» **WHAT THE EXERCISE ASKS**:
Beginning with the first line of the entries below, quote each line until you reach and include the line with "localparam SLT = 3;".

SUPPLIED DATA Start Marker

==> flow/run.sh <==
#!/bin/bash
# OpenROAD 26Q1-2900-gdf79404cd8, Yosys 0.63+post, stock flow scripts
make -C /OpenROAD-flow-scripts/flow DESIGN_CONFIG=/design/flow/config.mk WORK_HOME=/design/flow/orfs finish
==> flow/constraint.sdc <==
current_design data_path

set clk_period 25.1
set clk_io_pct 0.2

create_clock -name clk0 -period $clk_period [get_ports {clk}]

set non_clock_inputs [all_inputs -no_clocks]
set_input_delay [expr $clk_period * $clk_io_pct] -clock clk0 $non_clock_inputs
set_output_delay [expr $clk_period * $clk_io_pct] -clock clk0 [all_outputs]
==> flow/config.mk <==
export PLATFORM = sky130hd
export DESIGN_NAME = data_path
export DESIGN_NICKNAME = data_path
export VERILOG_FILES = /design/flow/design.v
export SDC_FILE = /design/flow/constraint.sdc
export NUM_CORES = 4
export LEC_CHECK = 1
export CORE_UTILIZATION = 50
==> flow/design.v <==
module ALU (
    input signed [31:0] A, B,
    input [3:0] opcode,
    output logic signed  [31:0] ALU_out,
    output zero_flag
);
    localparam ADD  = 0;     localparam SUB = 1;
    localparam SLL  = 2;     localparam SLT = 3;
    localparam SLTU = 4;     localparam XOR = 5;
    localparam SRL  = 6;     localparam SRA = 7;
    localparam OR   = 8;     localparam AND = 9;
    always @(*) begin
        case(opcode)
            ADD:    ALU_out = A + B;
            SUB:    ALU_out = A - B;
            SLL:    ALU_out = (A << B[4:0]);
            SLT:    ALU_out = (A < B);
            SLTU:   ALU_out = ($unsigned(A) < $unsigned(B));
            XOR:    ALU_out = A ^ B;
            SRL:    ALU_out = (A >> B);
            SRA:    ALU_out = {A[31], (A >> B)};
            OR:     ALU_out = A | B;
            AND:    ALU_out = A & B;
            default:   ALU_out = 32'd0;
        endcase
    end
    assign zero_flag = ~(|ALU_out);
endmodule
module data_path (
    input clk, rstn,
    input mem_stall, memWrite, aluSrcB, regWrite,
    input [2:0] immSrc, load,
    input [3:0] aluControl,
    input [1:0] resultSrc, aluSrcA, PCSrc, store, 
    input [31:0] mem_RD, instr,
    output logic [31:0] mem_WD,
    output [31:0] PC, aluResult,
    output zero
);  
    localparam LW      = 3'b000;
    localparam LH      = 3'b001;
    localparam LB      = 3'b010;
    localparam LHU     = 3'b011;
    localparam LBU     = 3'b100;
    localparam SW      = 2'b00;
    localparam SH      = 2'b01;
    localparam SB      = 2'b10;
    logic zero_flag;
    logic [4:0] reg_RA1, reg_RA2, reg_WA;
    logic [31:0] reg_RD1, reg_RD2, alu_result, imm_extend, alu_A, alu_B;
    logic [31:0] PC_reg, reg_WD;
    assign reg_RA1 = instr[19:15];
    assign reg_RA2 = instr[24:20];
    assign reg_WA  = instr[11:7];
    always @(*) begin
        if (resultSrc == 2'b10)
            reg_WD = (PC_reg + 32'd4);
        else if (resultSrc == 2'b01)
            if (load == LB)
                reg_WD = {{24{mem_RD[7]}}, mem_RD[7:0]};
            else if (load == LH)
                reg_WD = {{16{mem_RD[15]}}, mem_RD[15:0]};
            else if (load == LBU)
                reg_WD = {24'd0, mem_RD[7:0]};
            else if (load == LHU)
                reg_WD = {16'd0, mem_RD[15:0]};
            else
                reg_WD = mem_RD;
        else 
            reg_WD = alu_result;
    end
    register_file #(.DATA(32), .ADDR(5)) reg_file (.clk(clk), .rstn(rstn), .WE(regWrite), .WD(reg_WD),
    .RA1(reg_RA1), .RA2(reg_RA2), .WA(reg_WA), .RD1(reg_RD1), .RD2(reg_RD2));
    sign_extend IMM_SIGN_EXTEND (.instr(instr), .sel(immSrc), .out(imm_extend));
    assign alu_A = (aluSrcA == 2'b00) ? reg_RD1 : (aluSrcA == 2'b10) ? PC_reg : 32'd0;
    assign alu_B = aluSrcB ? imm_extend : reg_RD2;
    ALU ALU (.A(alu_A), .B(alu_B), .opcode(aluControl), .ALU_out(alu_result), .zero_flag(zero_flag)); 
    always @(posedge clk, negedge rstn) begin
        if (!rstn)
            PC_reg <= 0;
        else if (!mem_stall)
            if (PCSrc[1])
                PC_reg <= alu_result;
            else if (PCSrc[0])
                PC_reg <= PC_reg + imm_extend;
            else
                PC_reg <= PC_reg + 32'd4;
    end
    always @(*) begin
        if (store == SB)
            mem_WD = {{24{reg_RD2[7]}}, reg_RD2[7:0]};
        else if (store == SH)
            mem_WD = {{16{reg_RD2[15]}}, reg_RD2[15:0]};
        else
            mem_WD = reg_RD2;
    end
    assign aluResult = alu_result;
    assign PC = PC_reg;
    assign zero = zero_flag;
endmodule
module register_file #(parameter DATA = 32, ADDR = 5)(
    input clk, rstn, WE,
    input [ADDR - 1 : 0] RA1, RA2, WA,
    input [DATA - 1 : 0] WD,
    output [DATA - 1 : 0] RD1,RD2 
);
    logic [DATA - 1 : 0] reg_file [0 : (2 ** ADDR) - 1];
    integer i;
    always @(posedge clk, negedge rstn) begin
        if (!rstn)
            for (i = 0; i < 2 ** ADDR; i = i + 1) 
                reg_file[i] <= 0;
        else if (WE && (|WA))
            reg_file[WA] <= WD;
    end
    assign RD1 = reg_file[RA1];
    assign RD2 = reg_file[RA2];
endmodule
module sign_extend (
    input [31:0] instr,
    input [2:0] sel,
    output logic [31:0] out
);
    always @(*) begin
        case (sel)
            3'b000:   out = {{20{instr[31]}}, instr[31:20]};                                  
            3'b001:   out = {{20{instr[31]}}, instr[31:25], instr[11:7]};                     
            3'b010:   out = {{20{instr[31]}}, instr[7], instr[30:25], instr[11:8], 1'b0};     
            3'b011:   out = {{12{instr[31]}}, instr[19:12], instr[20], instr[30:21], 1'b0};   
            3'b100:   out = {instr[31:12], 12'd0};                                            
            default:  out = 0;
        endcase
    end
endmodule
==> impl_summary.log <==
[flow] collecting metrics
[metrics] core box area: 131000 µm²
[metrics] flops & latches, synth: 1056
[metrics] CTS tree: built
[metrics] number of enable-type register cells in the synthesized netlist: 0
[metrics] # Post-CTS Setup Buffers: 0
[metrics] clock net sink count: 1056
[metrics] startpoint of the lowest-slack hold path: reg_file.reg_file[0][27]
[metrics] DR DRC count: 0
[metrics] unrepaired setup endpoints after global routing: false
[metrics] Netlist cell types: 118
[metrics] Ys Warns: 5
[metrics] fraction of registers with async set/reset: 1.00
[metrics] Die Width: 366 µm
[metrics] data arrival time of the worst path: 15.23 ns
[metrics] die boundary height: 366 µm
[metrics] CP endpoint kind: output pin
[metrics] Min-Delay Endpoint: reg_file.reg_file[0][27]
[metrics] critical path class: in -> out
[metrics] stage-log warning count: 111
[metrics] number of vias per cell: 7.59
[metrics] top cell type by total area after synthesis: dfrtp_1
[metrics] maximum number of pins on one net before global-route repair: 112
[metrics] max-capacitance violation count: 0
[metrics] total vias in the final route: 73200
[metrics] post-synthesis area per instance: 8.51 µm²
[metrics] clk root buf: clkbuf_16
[metrics] Final Instance Area: 74600 µm²
[metrics] Detailed Place HPWL: 258000 µm
[metrics] DRC marker count from the first detailed-route iteration: 10600
[metrics] status: complete, no violations
[metrics] Worst Hold Depth: 0
[metrics] upper clock frequency limit: 0.0494 GHz
[metrics] DIE AREA: 134000 µm²
[metrics] number of buffers inserted for hold repair after clock tree synthesis: 0
[metrics] area growth from synthesis to final layout: 12.9%
[metrics] PortBufs: 176
[metrics] sequential cell area fraction in the yosys report: 0.400
[metrics] proportion of netlist area held by the largest area contributor: 0.400
[metrics] time the final worst path needs with I/O delays and setup: 20.25 ns
[metrics] sequential cell area: 26400 µm²
[metrics] Core Rows: 133
[metrics] Chip Area, Yosys: 66100 µm²
[metrics] top logic cells by instance count in the layout: nand2_1 (1159), dfrtp_1 (1056), o21ai_0 (787)
[metrics] max-slew violation count: 0
[metrics] yosys cell count: 7765
[metrics] post-synthesis cell count: 7765
[metrics] cell area after synthesis: 66100 µm²
[metrics] number of inserted filler cells in the final layout: 11600
[metrics] DR WL/cell: 41.1 µm
[metrics] post-route clock skew: 0.0808 ns
[metrics] slew of the pin with the lowest slew margin: 1.44 ns
[metrics] Critical Path Fanout Max: 46
[metrics] number of antenna violations at the first check in global routing: 55
[metrics] top-level port count: 185
[metrics] Hold Path Class: reg -> reg
[metrics] Init Core Util: 0.503
[metrics] CTS Buf Count: 113
[metrics] most area-consuming cells after synthesis: dfrtp_1 (40%), nand2_1 (6.8%), o21ai_0 (6.0%)
[metrics] P_leak: 34.2 nW
[metrics] Primary FF master, synth: dfrtp_1
[metrics] post-CTS resize count: 0
[metrics] Clock Tree Buf Depth: 3
[metrics] number of iterations in the first detailed-routing pass: 10
[metrics] combined area of the multi-input logic cells: 36600 µm²
[metrics] final weighted congestion in routability-driven placement: 1.13
[metrics] Setup-failing EPs final: 0
[metrics] number of H-tree levels: 3
[metrics] combined global-route utilization of all metal layers: 0.617
[metrics] remaining antenna violation count: 0
[metrics] post-route clock period utilization: 0.807
[metrics] Worst Setup Start Kind: primary input
[metrics] R2R cell count: 24
[metrics] reg-to-reg slack, setup: 16.24 ns
[metrics] via count of the first global-routing pass: 67600
[metrics] total power density per cell area: 78.9 nW/µm²
[metrics] max_slew headroom: 0.0301
[metrics] share of layout cells above drive strength 1: 0.122
[metrics] Placement Cell Area: 70200 µm²
[metrics] total global routing overflow: 0
[metrics] final hold violations: 0
[metrics] commonest non-fill, non-tap cell in the layout: nand2_1
[metrics] clock slew at the register clock pins of the worst setup and hold paths: 0.07 ns
[metrics] worst IR drop on VDD: 66.8 µV
[metrics] clock latency at the later pin of the worst-skew pair: 0.81 ns
[metrics] max reg flops: 1024
[metrics] wire length after detailed routing: 396000 µm
[metrics] Worst Path Required: 20.08 ns
[metrics] first-pass GRT wire length: 542000 µm
[metrics] Crit Reg-Reg Endpoint: reg_file.reg_file[29][28]
[metrics] Setup TNS: 0 ns
[metrics] Reg2Reg Launch Point: reg_file.reg_file[14][3]
==> cell usage after synthesis (22+ instances only) <==
cell type  count
or3_1         29
buf_2        141
nand3b_1      31
a21o_1        40
xnor2_1       35
nor4_1        52
nand3_1      186
a221oi_1      58
a211oi_1      26
nand2_1     1191
a21oi_1      215
o21ai_1      285
a22o_1        32
nor3_1        72
clkbuf_1     534
and3_1       500
buf_6         23
o211ai_1      41
nor2_1       307
mux2_2       143
nand2b_1      46
a31oi_1       25
a22oi_1      515
o221ai_1      22
o21a_1        29
o31ai_1       32
o22ai_1       47
nand4_1      144
mux2i_1      167
ha_1         133
o21ai_0      787
a2111oi_0    152
dfrtp_1     1056
buf_1         23
nor2b_1       47
inv_1        131
and2_1        24
==> layer usage <==
metal	global-route usage	share of wire	up-vias
met1	0.691	0.32	34400
met3	0.434	0.18	2758
met4	0.519	0.12	83
met2	0.765	0.37	7298
li1	-	-	28600
met5	0.225	0.0065	-
==> layout make-up <==
type                       count  share of cell area
inverter                     141             0.00716
clock inverter                54              0.0111
tap                         1755              0.0294
multi-input combinational   5819               0.491
antenna                      124             0.00416
timing repair buffer         535              0.0592
clock buffer                 158              0.0438
sequential                  1056               0.354
==> worst max path at each step <==
stage,start,slack (ns),depth (start not counted),endpoint
finish,instr[23],4.85,28,zero
global route,instr[15],4.71,31,zero
CTS,instr[23],5.37,28,zero
==> critical path: stages <==
cell	delay (ns)
buf_4	0.34
buf_4	0.47
buf_4	0.65
nor3b_2	0.12
buf_4	0.34
and3_1	0.25
a2111oi_0	0.33
nand4_1	0.18
or4_1	0.80
a22oi_4	0.24
buf_4	0.57
inv_4	0.39
ha_1	0.39
o311a_1	0.44
o211a_1	0.26
o31ai_1	0.40
a2111oi_0	0.19
buf_4	0.19
o31ai_1	0.36
a2111oi_0	0.26
o311ai_1	0.48
a21oi_1	0.19
o41ai_1	0.43
a22o_1	0.19
nand3_1	0.40
or4_1	0.65
nor2_1	0.09
clkdlybuf4s50_1	0.46
==> through the flow <==
stage / setup slack [ns] / total power [W] / hold WS, ns / util / std cells
global placement: 5.36 / 0.00391 / 0.379 / 0.535 / 9306
global route: 4.71 / 0.00604 / 0.411 / 0.567 / 9557
CTS: 5.37 / 0.00576 / 0.398 / 0.566 / 9518
finish: 4.85 / 0.00589 / 0.396 / 0.568 / 9642
detailed placement: 5.37 / 0.00393 / 0.382 / 0.535 / 9306
floorplan: 8.81 / 0.00315 / 0.439 / - / 7765
==> where the power goes <==
group	internal [W]	switching (W)	leakage (nW)
Combinational	0.000535	0.00107	18.3
Sequential	0.00205	0.000369	14.0
Clock	0.00108	0.000787	1.99
Total	0.00366	0.00222	34.2
==> kinds of logic (layout without fill, tap and decap cells) <==
family | after synthesis | after routing | share of synthesized area
flops | 1056 | 1056 | 0.400
fa+ha+maj | 151 | 151 | 0.0285
buf+inv | 890 | 888 | 0.0571
mux | 320 | 320 | 0.0528
compound gates | 2524 | 2524 | 0.249
other cells | 0 | 124 | 0
simple gates | 2768 | 2768 | 0.205
xor+xnor | 56 | 56 | 0.00742
Power figures rest on the tool's default switching activity, not on a simulated workload.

SUPPLIED DATA End Marker

» **TASK ANSWER**:
==> flow/run.sh <==
#!/bin/bash
# OpenROAD 26Q1-2900-gdf79404cd8, Yosys 0.63+post, stock flow scripts
make -C /OpenROAD-flow-scripts/flow DESIGN_CONFIG=/design/flow/config.mk WORK_HOME=/design/flow/orfs finish
==> flow/constraint.sdc <==
current_design data_path

set clk_period 25.1
set clk_io_pct 0.2

create_clock -name clk0 -period $clk_period [get_ports {clk}]

set non_clock_inputs [all_inputs -no_clocks]
set_input_delay [expr $clk_period * $clk_io_pct] -clock clk0 $non_clock_inputs
set_output_delay [expr $clk_period * $clk_io_pct] -clock clk0 [all_outputs]
==> flow/config.mk <==
export PLATFORM = sky130hd
export DESIGN_NAME = data_path
export DESIGN_NICKNAME = data_path
export VERILOG_FILES = /design/flow/design.v
export SDC_FILE = /design/flow/constraint.sdc
export NUM_CORES = 4
export LEC_CHECK = 1
export CORE_UTILIZATION = 50
==> flow/design.v <==
module ALU (
    input signed [31:0] A, B,
    input [3:0] opcode,
    output logic signed  [31:0] ALU_out,
    output zero_flag
);
    localparam ADD  = 0;     localparam SUB = 1;
    localparam SLL  = 2;     localparam SLT = 3;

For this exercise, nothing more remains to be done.